Transforming growth factor (TGF)‐β is a multitasking cytokine such that its aberrant expression is related to cancer progression and metastasis. TGF‐β is produced by a variety of cells within the tumor microenvironment (TME), and it is responsible for regulation of the activity of cells within this milieu. TGF‐β is a main inducer of epithelial–mesenchymal transition (EMT), immune evasion, and metastasis during cancer progression. TGF‐β exerts most of its functions by acting on TβRI and TβRII receptors in canonical (Smad‐dependent) or noncanonical (Smad‐independent) pathways.
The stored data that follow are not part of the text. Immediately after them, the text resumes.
## src/rtl/sound_ctrl.sv

```systemverilog
// sound_ctrl: byte-wide register front end for an SN76477-style sound
// generator. Multi-byte frequencies are staged and committed atomically on
// the high-byte write; a two-state note FSM gates the mixer with a
// prescaled duration timer and pulses done on natural expiry.
module sound_ctrl #(
    parameter int DIV_TICK = 250000
) (
    input  logic        clk,
    input  logic        reset,
    input  logic        wr_en,
    input  logic [3:0]  addr,
    input  logic [7:0]  wr_data,
    output logic [11:0] vco1_freq,
    output logic [11:0] vco2_freq,
    output logic [11:0] noise_freq,
    output logic [9:0]  lfo_freq,
    output logic        vco1_select,
    output logic        vco2_select,
    output logic        noise_select,
    output logic [2:0]  lfo_shift,
    output logic [3:0]  mixer,
    output logic        playing,
    output logic        done
);

    localparam int PW = $clog2(DIV_TICK);
    localparam logic [PW-1:0] PRE_RELOAD = PW'(DIV_TICK - 1);

    typedef enum logic {
        ST_IDLE    = 1'b0,
        ST_PLAYING = 1'b1
    } state_e;

    state_e        state_q,       state_d;
    logic [7:0]    vco1_lo_q,     vco1_lo_d;
    logic [7:0]    vco2_lo_q,     vco2_lo_d;
    logic [7:0]    noise_lo_q,    noise_lo_d;
    logic [7:0]    lfo_lo_q,      lfo_lo_d;
    logic [11:0]   vco1_freq_q,   vco1_freq_d;
    logic [11:0]   vco2_freq_q,   vco2_freq_d;
    logic [11:0]   noise_freq_q,  noise_freq_d;
    logic [9:0]    lfo_freq_q,    lfo_freq_d;
    logic [5:0]    sel_q,         sel_d;
    logic [3:0]    mixer_stage_q, mixer_stage_d;
    logic [7:0]    duration_q,    duration_d;
    logic [3:0]    mixer_q,       mixer_d;
    logic          playing_q,     playing_d;
    logic          done_q,        done_d;
    logic [PW-1:0] pre_q,         pre_d;
    logic [7:0]    dur_q,         dur_d;

    logic          cmd_wr_s;
    logic          start_s;
    logic          stop_s;
    logic          mix_wr_s;

    // Command decode: stop takes priority over start when both bits are set.
    always_comb begin
        cmd_wr_s = wr_en && (addr == 4'd11);
        stop_s   = cmd_wr_s && wr_data[1];
        start_s  = cmd_wr_s && wr_data[0] && !wr_data[1];
        mix_wr_s = wr_en && (addr == 4'd9);
    end

    // Register-file writes: low bytes stage, high-byte writes commit the full word.
    always_comb begin
        vco1_lo_d     = vco1_lo_q;
        vco2_lo_d     = vco2_lo_q;
        noise_lo_d    = noise_lo_q;
        lfo_lo_d      = lfo_lo_q;
        vco1_freq_d   = vco1_freq_q;
        vco2_freq_d   = vco2_freq_q;
        noise_freq_d  = noise_freq_q;
        lfo_freq_d    = lfo_freq_q;
        sel_d         = sel_q;
        mixer_stage_d = mixer_stage_q;
        duration_d    = duration_q;
        if (wr_en) begin
            case (addr)
                4'd0:    vco1_lo_d     = wr_data;
                4'd1:    vco1_freq_d   = {wr_data[3:0], vco1_lo_q};
                4'd2:    vco2_lo_d     = wr_data;
                4'd3:    vco2_freq_d   = {wr_data[3:0], vco2_lo_q};
                4'd4:    noise_lo_d    = wr_data;
                4'd5:    noise_freq_d  = {wr_data[3:0], noise_lo_q};
                4'd6:    lfo_lo_d      = wr_data;
                4'd7:    lfo_freq_d    = {wr_data[1:0], lfo_lo_q};
                4'd8:    sel_d         = wr_data[5:0];
                4'd9:    mixer_stage_d = wr_data[3:0];
                4'd10:   duration_d    = wr_data;
                default: sel_d         = sel_q;
            endcase
        end else begin
            sel_d = sel_q;
        end
    end

    // Note FSM: start/stop handling, prescaler and duration countdown, mixer gating.
    always_comb begin
        state_d = state_q;
        pre_d   = pre_q;
        dur_d   = dur_q;
        mixer_d = mixer_q;
        done_d  = 1'b0;
        case (state_q)
            ST_IDLE: begin
                if (start_s) begin
                    state_d = ST_PLAYING;
                    mixer_d = mixer_stage_q;
                    dur_d   = duration_q;
                    pre_d   = PRE_RELOAD;
                end else begin
                    mixer_d = 4'd0;
                end
            end
            ST_PLAYING: begin
                if (stop_s) begin
                    state_d = ST_IDLE;
                    mixer_d = 4'd0;
                    dur_d   = 8'd0;
                end else if (start_s) begin
                    // Restart wins over a same-cycle expiry, so no done pulse.
                    mixer_d = mixer_stage_q;
                    dur_d   = duration_q;
                    pre_d   = PRE_RELOAD;
                end else begin
                    if (mix_wr_s) begin
                        mixer_d = wr_data[3:0];
                    end else begin
                        mixer_d = mixer_q;
                    end
                    // A zero duration freezes both counters: play until stopped.
                    if (dur_q != 8'd0) begin
                        if (pre_q == '0) begin
                            pre_d = PRE_RELOAD;
                            if (dur_q == 8'd1) begin
                                state_d = ST_IDLE;
                                mixer_d = 4'd0;
                                dur_d   = 8'd0;
                                done_d  = 1'b1;
                            end else begin
                                dur_d = dur_q - 8'd1;
                            end
                        end else begin
                            pre_d = pre_q - PW'(1);
                        end
                    end else begin
                        pre_d = pre_q;
                    end
                end
            end
            default: begin
                state_d = ST_IDLE;
                mixer_d = 4'd0;
            end
        endcase
        playing_d = (state_d == ST_PLAYING);
    end

    // State and register bank with asynchronous active-low reset.
    always_ff @(posedge clk or negedge reset) begin
        if (!reset) begin
            state_q       <= ST_IDLE;
            vco1_lo_q     <= 8'd0;
            vco2_lo_q     <= 8'd0;
            noise_lo_q    <= 8'd0;
            lfo_lo_q      <= 8'd0;
            vco1_freq_q   <= 12'd0;
            vco2_freq_q   <= 12'd0;
            noise_freq_q  <= 12'd0;
            lfo_freq_q    <= 10'd0;
            sel_q         <= 6'd0;
            mixer_stage_q <= 4'd0;
            duration_q    <= 8'd0;
            mixer_q       <= 4'd0;
            playing_q     <= 1'b0;
            done_q        <= 1'b0;
            pre_q         <= '0;
            dur_q         <= 8'd0;
        end else begin
            state_q       <= state_d;
            vco1_lo_q     <= vco1_lo_d;
            vco2_lo_q     <= vco2_lo_d;
            noise_lo_q    <= noise_lo_d;
            lfo_lo_q      <= lfo_lo_d;
            vco1_freq_q   <= vco1_freq_d;
            vco2_freq_q   <= vco2_freq_d;
            noise_freq_q  <= noise_freq_d;
            lfo_freq_q    <= lfo_freq_d;
            sel_q         <= sel_d;
            mixer_stage_q <= mixer_stage_d;
            duration_q    <= duration_d;
            mixer_q       <= mixer_d;
            playing_q     <= playing_d;
            done_q        <= done_d;
            pre_q         <= pre_d;
            dur_q         <= dur_d;
        end
    end

    assign vco1_freq    = vco1_freq_q;
    assign vco2_freq    = vco2_freq_q;
    assign noise_freq   = noise_freq_q;
    assign lfo_freq     = lfo_freq_q;
    assign noise_select = sel_q[5];
    assign vco2_select  = sel_q[4];
    assign vco1_select  = sel_q[3];
    assign lfo_shift    = sel_q[2:0];
    assign mixer        = mixer_q;
    assign playing      = playing_q;
    assign done         = done_q;

endmodule

```

## config.mk

```make
export PLATFORM = sky130hd
export DESIGN_NAME = sound_ctrl
export DESIGN_NICKNAME = d
export VERILOG_FILES = /design/src/rtl/sound_ctrl.sv
export SDC_FILE = /design/constraint.sdc
export NUM_CORES = 1
export LEC_CHECK = 0
export BUFFER_PORTS_ARGS = -buffer_cell sky130_fd_sc_hd__buf_2
export CORE_MARGIN = 3
export CORE_UTILIZATION = 32
export DETAILED_ROUTE_END_ITERATION = 12
export REMOVE_ABC_BUFFERS = 1
export SLEW_MARGIN = 20
export SYNTH_ARGS = -nofsm -noshare
export SYNTH_HDL_FRONTEND = slang
export SYNTH_SLANG_ARGS = --single-unit
```

## constraint.sdc

```tcl
create_clock -name clk -period 6.6 [get_ports clk]
set_input_delay 0.33 -clock clk [delete_from_list [all_inputs] [get_ports clk]]
set_output_delay 0.33 -clock clk [all_outputs]
set_load 0.1 [all_outputs]
```

; ---- Word level (Yosys, flattened, before mapping)
; Cells that the tools add are included.
[word_totals]
wordCells = 92
output_inout_bits = 58
input_bits = 15
ff_bits = 128
[classes]
n_addsub = 2
bitwise = 1
muxes = 34
n_eq_ne = 17
reduce_logical = 22
[ops]
columns = op, n
row1 = 18-bit two-way mux, 5
row2 = 8-bit two-way mux, 6
row3 = 18-bit one-hot mux with 2 select lines, 1
row4 = 4-bit two-way mux, 7
row5 = 2-bit AND reduction, 11
row6 = 18-bit logical NOT, 1
row7 = "18-bit by 1-bit subtractor with 18-bit output, second input constant", 1
row8 = "4-bit by 3-bit equality test with 1-bit output, second input constant", 4
row9 = "4-bit equality test, second input constant", 4
row10 = 8-bit one-hot mux with 2 select lines, 1
row11 = 1-bit two-way mux, 12
row12 = "4-bit by 2-bit equality test with 1-bit output, second input constant", 2
row13 = "8-bit by 1-bit equality test with 1-bit output, second input constant", 1
row14 = "4-bit by 1-bit inequality test with 1-bit output, second input constant", 2
row15 = 4-bit one-hot mux with 2 select lines, 1
row16 = 8-bit nonzero test, 1
row17 = "8-bit by 1-bit subtractor with 8-bit output, second input constant", 1
row18 = 3-bit AND reduction, 2
row19 = 1-bit logical AND, 5
row20 = "4-bit by 1-bit equality test with 1-bit output, second input constant", 1
row21 = 4-bit logical NOT, 1
row22 = "2-bit inequality test, second input constant", 2
row23 = "3-bit by 1-bit inequality test with 1-bit output, second input constant", 1
row24 = 1-bit one-hot mux with 2 select lines, 1
row25 = 2 further kinds, 2

; ---- Logic depth before layout (Yosys ltp)
; Gate-level depths: netlist of run 1.
[logic_depth]
word_depth = 9
ltp_mapped = 8
depth_no_buf = 7

; ---- Least setup slack after synthesis of run 1
; OpenSTA, ideal clock, no wires.
[synth_timing]
path_kind = register to register
start = register playing (netlist name)
end = register pre_q[14]
stages_incl_launch_ff = 7
slack_ns = 4.247
arrival_ns = 2.282
path_buffers = 2
synth_period_minus_slack_ns = 2.353
required_time_ns = 6.529
setup_time_ns = 0.071
cell_sequence = dfrtp_1 -> buf_8 -> a21boi_0 -> o21ai_0 -> buf_2 -> or4_2 -> nand3_1
[synth_lines]
columns = item, line_no
row1 = end signal: assignment, 196  ; pre_q <= pre_d;
row2 = end: declaration, 49  ; logic [PW-1:0] pre_q, pre_d;

; ---- Final worst setup path of run 1
[layout_timing]
start = register dur_q[0]
end = register pre_q[7]
[layout_via]
elab_chain_cells = 3
[layout_lines]
columns = item, line_no
row1 = start: declaration, 50  ; logic [7:0] dur_q, dur_d;
row2 = start signal: assignment, 197  ; dur_q <= dur_d;
row3 = 8-bit nonzero test, 133  ; if (dur_q != 8'd0) begin
row4 = 3-bit by 1-bit inequality test with 1-bit output (no source line), -
row5 = 3-bit AND reduction (no source line), -
; No other way between the ends.
; A chain may end at the register's enable or synchronous reset.

==> impl_results.md, run 1 <==
* Status: finished, final reports clean
* Chip width at around 140 um
* Initial antenna violation count at 0
* Synth Instances at roughly 430
* Commonest non-fill, non-tap cell in the layout: dfrtp_1
* CORE AREA at ~17,000 sq um
* Distinct cells, synth at between 60 and 70
* Placed cells at ~700
* CP Launch Point: dur_q[0]
* Post-Route M1 WL at slightly below 6000 um
* Max_slew headroom at 24.22%
* FF+latch count, synth at around 130
* Post-Synth Simple-Gate Area at about 10%
* Initial Utilization at between 30% and 40%
* Leakage dissipation at 3.017 nW
* Uppermost layer routed: met4
* RePlAce Congestion at roughly 0.80
* Mapped Area at around 5600 sq um
* Post-Route Setup TNS at 0 ns
* H-tree Lvls at 4
* Fin crit share at 39.73%
* Die H at approximately 140 um
* PwrDens at approximately 460 nW/um^2
* Tmin final at approximately 2.6 ns
* Post-DRT Antenna Nets at 0
* Met3 Wirelength at ~550 um
* HP Start: wr_data[6]
* Asr flop ratio synth at 100.0%
* Vias in the first global route at 3,781
* Final core utilization at ~41%
* First-pass detailed-route iteration total at 5
* GRT Overall Usage at about 14%
* Total number of vias at approximately 3,800
* Main combinational cell family by area after synthesis: multiplexers
* Clk buf depth at 2
* Final nets at roughly 520
* DRC at 0
* Reg2reg path depth at 7
* Antenna cells at 0
* Worst-Margin Slew at roughly 1.1 ns
* TritonCTS clock tree: built
* Worst setup EP type: flip-flop
* Dominant register cell in the synthesized netlist: dfrtp_1
* Fmax achieved at 381.4 MHz
* Synth Area in Compound Gates at under 10%
* Final WL at roughly 13,000 um
* Filler cells at 1,626
* Hold violation total from the final report at 0
* Layout cells sized above 1 at a little over two fifths
* CTS Buf Count at 17
* Worst-path clk slew at ~0.060 ns
* Clk Latency, worst-skew pair at 0.42 ns
* Met2 routed WL at approximately 6400 um
* Clk sinks at 128
* Largest net degree at the start of global routing at 85
* Hold Path Class: in -> reg
* Row Count at between 40 and 50
* Die ar. at 19,100 sq um
* First-pass GRT wire length at 21,010 um
* Vias/cell at approximately 5
* Worst Path Required at ~7 ns
* WHS at roughly 0.25 ns
* DR iter-0 viols at 263
* IR drop worst, VDD at 0.2844 mV
* Postcts setup bufs at 0
* Startpoint type of the worst setup path: flip-flop
* Register area share after synthesis at between 50% and 60%
* Area grow syn2layout at 22.33%
* Non-filler instance count after layout at around 740
* Register area at ~3200 sq um
* XOR/XNOR share of the synthesized area at less than 1%
* Ys Warns at 0
* Adder-cell area share of the yosys netlist at less than 1%
* Slew Limit Fails at 0
* Dpl hpwl at 8745 um
* Top-Level Pins at 73
* Worst-path fanout max at 8
* Skew final at roughly 0.0065 ns
* Unrepaired setup endpoints after global routing: false
* Arr. time, crit path at ~3 ns
* Mux cell area share after synthesis at about 20%
* Final setup fails at 0
* Total gr overflow at 0
* MaxCap Viol Count at 0
* IO buf count at between 70 and 80
* Post-synth EDFFs at 0
* WL/cell at between 15 and 20 um
* Most frequent cells in the layout: 128 x dfrtp_1, 96 x mux2_2, 71 x buf_2, 20 x nand2_1
* Root Driver: clkbuf_16
* Reg2Reg Launch Point: dur_q[0]
* Average cell area after synthesis at 13.16 sq um
* Hold path depth at 2
* Critical path type: reg -> reg
* Area occupied by multi-input gates at approximately 2300 sq um
## path summary, 6_finish.rpt
kind | end | slack, ns
max | pre_q[7] | 3.98
min | vco2_lo_q[6] | 0.25
max reg2reg | pre_q[7] | 3.98
min reg2reg | mixer[2] | 0.48
max in group asynchronous | duration_q[0] | 4.99
min in group asynchronous | vco2_freq[1] | 0.46
## report_power, final
group | total, W | internal [W] | switching, W | leakage [nW]
clock network | 0.00103 | 0.000682 | 0.000351 | 0.311
logic | 0.00104 | 0.000217 | 0.000825 | 1.12
registers | 0.00104 | 0.000947 | 0.0000935 | 1.59
## routing by layer
layer  vias up  track usage [%]
met5         -                0
met1      1934            18.08
met3        12            4.213
li1       1738                -
met4         0            4.940
met2        72            22.40
## area by class of cell
class / instances / share of cell area [%]
clock buffers: 20 / 6.530
clock inverters: 12 / 3.000
inverters: 8 / 0.4390
multi-input cells: 274 / 33.35
flip-flops and latches: 128 / 46.83
well taps: 220 / 4.024
repair buffers: 76 / 5.835
## repair_timing
action / 4_1_cts / 5_1_grt
endpoints found under the setup margin: 0 / 0
hold buffers: 1 / 0
endpoints found under the hold margin: 44 / 0
gates resized for setup: 0 / 0
## worst max-delay path, cell delays in order, from the launching register on
cell	delay, ns
dfrtp_1	0.40
inv_1	0.14
ha_1	0.23
nor3b_2	0.34
a21boi_0	0.24
o21ai_0	0.63
nor2_1	0.30
a21o_1	0.23
## registers in the layout (all words and copies together), names as in the netlist, 8 cells and up
| register | flops |
|---|---|
| vco1_lo_q | 8 |
| noise_lo_q | 8 |
| pre_q | 18 |
| vco2_freq | 12 |
| lfo_freq | 10 |
| vco2_lo_q | 8 |
| noise_freq | 12 |
| vco1_freq | 12 |
| dur_q | 8 |
| duration_q | 8 |
| lfo_lo_q | 8 |
## kinds of logic after synthesis
family | count (synthesis)
flip-flops | 128
multiplexers | 100
AND/OR/NAND/NOR | 94
AO/OA/AOI/OAI | 70
buffers and inverters | 23
XOR/XNOR | 6
adder cells (fa/ha/maj) | 4
## synth_stat cells, drive strengths merged, types with 4 or more instances
library cell / n / area [sq um]
nand2: 20 / 75.07
nor4: 7 / 58.81
mux2i: 4 / 40.04
o21ai: 19 / 98.84
nor3: 8 / 50.05
mux2: 96 / 1081
or4: 8 / 70.07
dfrtp: 128 / 3203
nor2: 18 / 75.07
ha: 4 / 50.05
xnor2: 5 / 43.79
a32oi: 4 / 35.03
clkbuf: 9 / 33.78
inv: 8 / 30.03
nand3: 8 / 40.04
buf: 6 / 43.78
o31ai: 7 / 57.55
nand2b: 5 / 31.28
a21oi: 13 / 65.06
or3: 5 / 36.28
## per-stage QoR
step	setup WS [ns]	total power (W)	cell area, sq um
after detailed placement	3.931	0.002101	6175
after global placement	4.103	0.002083	6175
final	3.978	0.003117	6840
after global routing	3.733	0.003240	6840
after floorplan	4.197	0.001896	5514
after CTS	3.925	0.003148	6837
Note: power is estimated with default switching activity, not from simulation.
==> inputs of run 2 (changes only) <==
Clock period 6.6 ns to 2.3 ns, I/O delays scaled along.
==> impl_results.md, run 2 (same netlist as run 1, synthesis figures left out) <==
* Status: finished, final reports clean (unchanged)
* Top-Level Pins at 73 (unchanged)
* Post-route setup slack at 0.1702 ns (was 3.978 ns)
* GRT Overall Usage at 14.38% (was 13.98%)
* Worst Path Required at 2.59 ns (was 6.91 ns)
* Post-DRT Antenna Nets at 0 (unchanged)
* Max reg flops at 18 (unchanged)
* Max_slew headroom at 52.67% (was 24.22%)
* MaxCap Viol Count at 0 (unchanged)
* Initial Utilization at 33.25% (unchanged)
* PwrDens at 1243 nW/um^2 (was 455.7 nW/um^2)
* Post-Route Setup TNS at 0 ns (unchanged)
* Worst-Margin Slew at 0.7045 ns (was 1.132 ns)
* Worst setup EP type: flip-flop (unchanged)
* Total Power at 0.008628 W (was 0.003117 W)
* Leakage dissipation at 3.095 nW (was 3.017 nW)
* Critical path type: reg -> reg (unchanged)
* Skew final at 0.01430 ns (was 0.006476 ns)
* Final WL at 13,180 um (was 12,970 um)
* Worst-path clk slew at 0.06 ns (about the same)
* TritonCTS clock tree: built (unchanged)
* DR iter-0 viols at 215 (was 263)
* Vias/cell at 5.030 (was 5.089)
* Worst-path fanout max at 5 (was 8)
* DRC at 0 (unchanged)
* Fin crit share at 92.60% (was 39.73%)
* Most frequent cells in the layout: 128 x dfrtp_1, 96 x mux2_2, 71 x buf_2, 22 x buf_4, 20 x nand2_1 (was 128 x dfrtp_1, 96 x mux2_2, 71 x buf_2, 20 x nand2_1)
* RePlAce Congestion at 0.8315 (was 0.7965)
* Filler cells at 1,632 (was 1,626)
* CORE AREA at 16,820 sq um (unchanged)
* Fmax achieved at 469.5 MHz (was 381.4 MHz)
* Final core utilization at 41.29% (was 40.67%)
* WL/cell at 17.38 um (was 17.57 um)
* Total number of vias at 3,813 (was 3,756)
* Combinational power share at 36.0% (was 33.4%)
* CTS Buf Count at 17 (unchanged)
* First-pass detailed-route iteration total at 4 (was 5)
* Final setup fails at 0 (unchanged)
* Row Count at 47 (unchanged)
* Tmin final at 2.130 ns (was 2.622 ns)
* Met3 usage at 4.006% (was 4.213%)
* IR drop worst, VDD at 0.7512 mV (was 0.2844 mV)
* Total gr overflow at 0 (unchanged)
* Area grow syn2layout at 24.19% (was 22.33%)
* Non-filler instance count after layout at 758 (was 738)
* First-pass GRT wire length at 21,890 um (was 21,010 um)
* Flop pwr share at 34.5% (was 33.4%)
* Pre-CTS setup slack at 0.05308 ns (was 3.931 ns)
* Unrepaired setup endpoints after global routing: false (unchanged)
* Die H at 138.2 um (unchanged)
* Clk pwr share at 29.6% (was 33.2%)
* Hold Path Class: in -> reg (unchanged)
* Vias in the first global route at 3,981 (was 3,781)
* Postcts setup bufs at 0 (unchanged)
* Final nets at 544 (was 524)
* H-tree Lvls at 4 (unchanged)
* GRT met2 Usage at 23.30% (was 22.40%)
* Startpoint type of the worst setup path: flip-flop (unchanged)
* Arr. time, crit path at 2.42 ns (was 2.93 ns)
* Clk buf depth at 2 (unchanged)
* Initial antenna violation count at 0 (unchanged)
* Grt met1 use at 18.55% (was 18.08%)
* Clk Latency, worst-skew pair at 0.42 ns (about the same)
* Slew Limit Fails at 0 (unchanged)
* Die ar. at 19,100 sq um (unchanged)
* Layout cells sized above 1 at 44.98% (was 42.28%)
* Largest net degree at the start of global routing at 53 (was 85)
* GR peak layer: met2 (unchanged)
* Internal Pwr Total at 0.004968 W (was 0.001847 W)
* Sw Ratio at 42.43% (was 40.75%)
* Hold violation total from the final report at 0 (unchanged)
* Dpl hpwl at 9253 um (was 8745 um)
* Psw at 0.003661 W (was 0.001270 W)
* Antenna cells at 0 (unchanged)
* Register bank with the most flops: pre_q (unchanged)
* Placed cells at 725 (was 705)
* Root Driver: clkbuf_16 (unchanged)
* Clk sinks at 128 (unchanged)
* IO buf count at 72 (unchanged)
* Chip width at 138.2 um (unchanged)
* Commonest non-fill, non-tap cell in the layout: dfrtp_1 (unchanged)
## run 2: area by class of cell
type                       count  area (sq um)  share of cell area (%)
tap                          220         275.3                   3.964
clock inverter                11         106.4                   1.532
inverter                       8         30.03                  0.4324
multi-input combinational    274          2298                   33.10
sequential                   128          3203                   46.13
timing repair buffer          96         570.5                   8.216
clock buffer                  21         460.4                   6.631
Members of mitogen‐activated protein kinase, phosphatidylinositol 3‐kinase/protein kinase B, and nuclear factor κβ are involved in the non‐Smad TGF‐β pathway. TGF‐β acts by complex signaling, and deletion in one of the effectors in this pathway may influence the outcome in a diverse way by taking even an antitumor role. The stage and the type of tumor (contextual cues from cancer cells and/or the TME) and the concentration of TGF‐β are other important factors determining the fate of cancer (progression or repression). There are a number of ways for targeting TGF‐β signaling in cancer, among them the special focus is on TβRII suppression.